• _TASK REQUIREMENTS_: Each record below needs to be set down again exactly.

--- START ---

$ cat src/rtl/bp_io_cmd_scheduler.sv
// Round-robin IO command scheduler with an outstanding-credit limit and an in-order requester-ID FIFO.
// Define BP_IO_CMD_SCHED_PERF_EN to enable the credit-stall performance counter on stall_cycles_o.
module bp_io_cmd_scheduler #(
    parameter int num_req_p     = 2,
    parameter int msg_width_p   = 128,
    parameter int max_credits_p = 16,
    localparam int lg_num_req_lp   = (num_req_p > 1) ? $clog2(num_req_p) : 1,
    localparam int credit_width_lp = $clog2(max_credits_p + 1),
    localparam int ptr_width_lp    = (max_credits_p > 1) ? $clog2(max_credits_p) : 1
) (
    input  logic                             clk_i,
    input  logic                             reset_i,
    input  logic [num_req_p*msg_width_p-1:0] cmd_i,
    input  logic [num_req_p-1:0]             cmd_v_i,
    output logic [num_req_p-1:0]             cmd_yumi_o,
    output logic [msg_width_p-1:0]           io_cmd_o,
    output logic                             io_cmd_v_o,
    input  logic                             io_cmd_ready_i,
    input  logic [msg_width_p-1:0]           io_resp_i,
    input  logic                             io_resp_v_i,
    output logic                             io_resp_yumi_o,
    output logic [msg_width_p-1:0]           resp_o,
    output logic [num_req_p-1:0]             resp_v_o,
    input  logic [num_req_p-1:0]             resp_ready_i,
    output logic                             credits_empty_o,
    output logic                             err_o,
    output logic [31:0]                      stall_cycles_o
);

    logic [lg_num_req_lp-1:0]   rr_q, rr_d;
    logic [credit_width_lp-1:0] count_q, count_d;
    logic [ptr_width_lp-1:0]    wptr_q, wptr_d;
    logic [ptr_width_lp-1:0]    rptr_q, rptr_d;
    logic [lg_num_req_lp-1:0]   tag_mem_q [max_credits_p];
    logic [lg_num_req_lp-1:0]   tag_mem_d [max_credits_p];
    logic                       err_q, err_d;

    logic                       any_v_s;
    logic                       credit_avail_s;
    logic                       fifo_empty_s;
    logic                       send_s;
    logic                       resp_fire_s;
    logic                       orphan_s;
    logic [lg_num_req_lp-1:0]   winner_s;
    logic [lg_num_req_lp-1:0]   head_s;
    logic                       head_ready_s;

    assign any_v_s        = |cmd_v_i;
    assign credit_avail_s = (count_q < credit_width_lp'(max_credits_p));
    assign fifo_empty_s   = (count_q == '0);
    assign head_s         = tag_mem_q[rptr_q];

    // Round-robin search starting at the pointer; the first valid requester wins.
    always_comb begin
        int   sum_v;
        int   idx_v;
        logic found_v;
        winner_s = '0;
        found_v  = 1'b0;
        for (int i = 0; i < num_req_p; i++) begin
            sum_v    = int'(rr_q) + i;
            idx_v    = (sum_v >= num_req_p) ? (sum_v - num_req_p) : sum_v;
            winner_s = (cmd_v_i[idx_v] && !found_v) ? idx_v[lg_num_req_lp-1:0] : winner_s;
            found_v  = found_v | cmd_v_i[idx_v];
        end
    end

    // Command channel: outputs held low while reset is asserted, never gated by ready.
    always_comb begin
        io_cmd_o   = cmd_i[int'(winner_s)*msg_width_p +: msg_width_p];
        io_cmd_v_o = ~reset_i & any_v_s & credit_avail_s;
        send_s     = io_cmd_v_o & io_cmd_ready_i;
        for (int r = 0; r < num_req_p; r++) begin
            cmd_yumi_o[r] = send_s & (winner_s == lg_num_req_lp'(r));
        end
    end

    // Response steering to the FIFO head; orphans are dropped with yumi.
    always_comb begin
        head_ready_s = 1'b0;
        for (int r = 0; r < num_req_p; r++) begin
            head_ready_s = head_ready_s | (resp_ready_i[r] & (head_s == lg_num_req_lp'(r)));
        end
        resp_fire_s    = ~reset_i & io_resp_v_i & ~fifo_empty_s & head_ready_s;
        orphan_s       = ~reset_i & io_resp_v_i & fifo_empty_s;
        io_resp_yumi_o = resp_fire_s | orphan_s;
        resp_o         = io_resp_i;
        for (int r = 0; r < num_req_p; r++) begin
            resp_v_o[r] = ~reset_i & io_resp_v_i & ~fifo_empty_s & (head_s == lg_num_req_lp'(r));
        end
    end

    // Next-state for pointer, credit count, tag FIFO and sticky error.
    always_comb begin
        rr_d   = send_s ? ((winner_s == lg_num_req_lp'(num_req_p - 1)) ? '0 : winner_s + lg_num_req_lp'(1)) : rr_q;
        wptr_d = send_s ? ((wptr_q == ptr_width_lp'(max_credits_p - 1)) ? '0 : wptr_q + ptr_width_lp'(1)) : wptr_q;
        rptr_d = resp_fire_s ? ((rptr_q == ptr_width_lp'(max_credits_p - 1)) ? '0 : rptr_q + ptr_width_lp'(1)) : rptr_q;
        for (int k = 0; k < max_credits_p; k++) begin
            tag_mem_d[k] = (send_s && (wptr_q == ptr_width_lp'(k))) ? winner_s : tag_mem_q[k];
        end
        case ({send_s, resp_fire_s})
            2'b10:   count_d = count_q + credit_width_lp'(1);
            2'b01:   count_d = count_q - credit_width_lp'(1);
            default: count_d = count_q;
        endcase
        err_d = err_q | orphan_s;
    end

    // State registers.
    always_ff @(posedge clk_i or posedge reset_i) begin
        if (reset_i) begin
            rr_q    <= '0;
            count_q <= '0;
            wptr_q  <= '0;
            rptr_q  <= '0;
            err_q   <= 1'b0;
            for (int k = 0; k < max_credits_p; k++) begin
                tag_mem_q[k] <= '0;
            end
        end else begin
            rr_q    <= rr_d;
            count_q <= count_d;
            wptr_q  <= wptr_d;
            rptr_q  <= rptr_d;
            err_q   <= err_d;
            for (int k = 0; k < max_credits_p; k++) begin
                tag_mem_q[k] <= tag_mem_d[k];
            end
        end
    end

    assign credits_empty_o = fifo_empty_s;
    assign err_o           = err_q;

`ifdef BP_IO_CMD_SCHED_PERF_EN
    logic [31:0] stall_q, stall_d;

    // Saturating count of cycles where a command waits only on credits.
    always_comb begin
        stall_d = (any_v_s && !credit_avail_s && !(&stall_q)) ? stall_q + 32'd1 : stall_q;
    end

    // Stall counter register.
    always_ff @(posedge clk_i or posedge reset_i) begin
        if (reset_i) begin
            stall_q <= 32'd0;
        end else begin
            stall_q <= stall_d;
        end
    end

    assign stall_cycles_o = stall_q;
`else
    assign stall_cycles_o = 32'd0;
`endif

endmodule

--- END ---

• _ANSWER BOX_:
$ cat src/rtl/bp_io_cmd_scheduler.sv
// Round-robin IO command scheduler with an outstanding-credit limit and an in-order requester-ID FIFO.
// Define BP_IO_CMD_SCHED_PERF_EN to enable the credit-stall performance counter on stall_cycles_o.
module bp_io_cmd_scheduler #(
    parameter int num_req_p     = 2,
    parameter int msg_width_p   = 128,
    parameter int max_credits_p = 16,
    localparam int lg_num_req_lp   = (num_req_p > 1) ? $clog2(num_req_p) : 1,
    localparam int credit_width_lp = $clog2(max_credits_p + 1),
    localparam int ptr_width_lp    = (max_credits_p > 1) ? $clog2(max_credits_p) : 1
) (
    input  logic                             clk_i,
    input  logic                             reset_i,
    input  logic [num_req_p*msg_width_p-1:0] cmd_i,
    input  logic [num_req_p-1:0]             cmd_v_i,
    output logic [num_req_p-1:0]             cmd_yumi_o,
    output logic [msg_width_p-1:0]           io_cmd_o,
    output logic                             io_cmd_v_o,
    input  logic                             io_cmd_ready_i,
    input  logic [msg_width_p-1:0]           io_resp_i,
    input  logic                             io_resp_v_i,
    output logic                             io_resp_yumi_o,
    output logic [msg_width_p-1:0]           resp_o,
    output logic [num_req_p-1:0]             resp_v_o,
    input  logic [num_req_p-1:0]             resp_ready_i,
    output logic                             credits_empty_o,
    output logic                             err_o,
    output logic [31:0]                      stall_cycles_o
);

    logic [lg_num_req_lp-1:0]   rr_q, rr_d;
    logic [credit_width_lp-1:0] count_q, count_d;
    logic [ptr_width_lp-1:0]    wptr_q, wptr_d;
    logic [ptr_width_lp-1:0]    rptr_q, rptr_d;
    logic [lg_num_req_lp-1:0]   tag_mem_q [max_credits_p];
    logic [lg_num_req_lp-1:0]   tag_mem_d [max_credits_p];
    logic                       err_q, err_d;

    logic                       any_v_s;
    logic                       credit_avail_s;
    logic                       fifo_empty_s;
    logic                       send_s;
    logic                       resp_fire_s;
    logic                       orphan_s;
    logic [lg_num_req_lp-1:0]   winner_s;
    logic [lg_num_req_lp-1:0]   head_s;
    logic                       head_ready_s;

    assign any_v_s        = |cmd_v_i;
    assign credit_avail_s = (count_q < credit_width_lp'(max_credits_p));
    assign fifo_empty_s   = (count_q == '0);
    assign head_s         = tag_mem_q[rptr_q];

    // Round-robin search starting at the pointer; the first valid requester wins.
    always_comb begin
        int   sum_v;
        int   idx_v;
        logic found_v;
        winner_s = '0;
        found_v  = 1'b0;
        for (int i = 0; i < num_req_p; i++) begin
            sum_v    = int'(rr_q) + i;
            idx_v    = (sum_v >= num_req_p) ? (sum_v - num_req_p) : sum_v;
            winner_s = (cmd_v_i[idx_v] && !found_v) ? idx_v[lg_num_req_lp-1:0] : winner_s;
            found_v  = found_v | cmd_v_i[idx_v];
        end
    end

    // Command channel: outputs held low while reset is asserted, never gated by ready.
    always_comb begin
        io_cmd_o   = cmd_i[int'(winner_s)*msg_width_p +: msg_width_p];
        io_cmd_v_o = ~reset_i & any_v_s & credit_avail_s;
        send_s     = io_cmd_v_o & io_cmd_ready_i;
        for (int r = 0; r < num_req_p; r++) begin
            cmd_yumi_o[r] = send_s & (winner_s == lg_num_req_lp'(r));
        end
    end

    // Response steering to the FIFO head; orphans are dropped with yumi.
    always_comb begin
        head_ready_s = 1'b0;
        for (int r = 0; r < num_req_p; r++) begin
            head_ready_s = head_ready_s | (resp_ready_i[r] & (head_s == lg_num_req_lp'(r)));
        end
        resp_fire_s    = ~reset_i & io_resp_v_i & ~fifo_empty_s & head_ready_s;
        orphan_s       = ~reset_i & io_resp_v_i & fifo_empty_s;
        io_resp_yumi_o = resp_fire_s | orphan_s;
        resp_o         = io_resp_i;
        for (int r = 0; r < num_req_p; r++) begin
            resp_v_o[r] = ~reset_i & io_resp_v_i & ~fifo_empty_s & (head_s == lg_num_req_lp'(r));
        end
    end

    // Next-state for pointer, credit count, tag FIFO and sticky error.
    always_comb begin
        rr_d   = send_s ? ((winner_s == lg_num_req_lp'(num_req_p - 1)) ? '0 : winner_s + lg_num_req_lp'(1)) : rr_q;
        wptr_d = send_s ? ((wptr_q == ptr_width_lp'(max_credits_p - 1)) ? '0 : wptr_q + ptr_width_lp'(1)) : wptr_q;
        rptr_d = resp_fire_s ? ((rptr_q == ptr_width_lp'(max_credits_p - 1)) ? '0 : rptr_q + ptr_width_lp'(1)) : rptr_q;
        for (int k = 0; k < max_credits_p; k++) begin
            tag_mem_d[k] = (send_s && (wptr_q == ptr_width_lp'(k))) ? winner_s : tag_mem_q[k];
        end
        case ({send_s, resp_fire_s})
            2'b10:   count_d = count_q + credit_width_lp'(1);
            2'b01:   count_d = count_q - credit_width_lp'(1);
            default: count_d = count_q;
        endcase
        err_d = err_q | orphan_s;
    end

    // State registers.
    always_ff @(posedge clk_i or posedge reset_i) begin
        if (reset_i) begin
            rr_q    <= '0;
            count_q <= '0;
            wptr_q  <= '0;
            rptr_q  <= '0;
            err_q   <= 1'b0;
            for (int k = 0; k < max_credits_p; k++) begin
                tag_mem_q[k] <= '0;
            end
        end else begin
            rr_q    <= rr_d;
            count_q <= count_d;
            wptr_q  <= wptr_d;
            rptr_q  <= rptr_d;
            err_q   <= err_d;
            for (int k = 0; k < max_credits_p; k++) begin
                tag_mem_q[k] <= tag_mem_d[k];
            end
        end
    end

    assign credits_empty_o = fifo_empty_s;
    assign err_o           = err_q;

`ifdef BP_IO_CMD_SCHED_PERF_EN
    logic [31:0] stall_q, stall_d;

    // Saturating count of cycles where a command waits only on credits.
    always_comb begin
        stall_d = (any_v_s && !credit_avail_s && !(&stall_q)) ? stall_q + 32'd1 : stall_q;
    end

    // Stall counter register.
    always_ff @(posedge clk_i or posedge reset_i) begin
        if (reset_i) begin
            stall_q <= 32'd0;
        end else begin
            stall_q <= stall_d;
        end
    end

    assign stall_cycles_o = stall_q;
`else
    assign stall_cycles_o = 32'd0;
`endif

endmodule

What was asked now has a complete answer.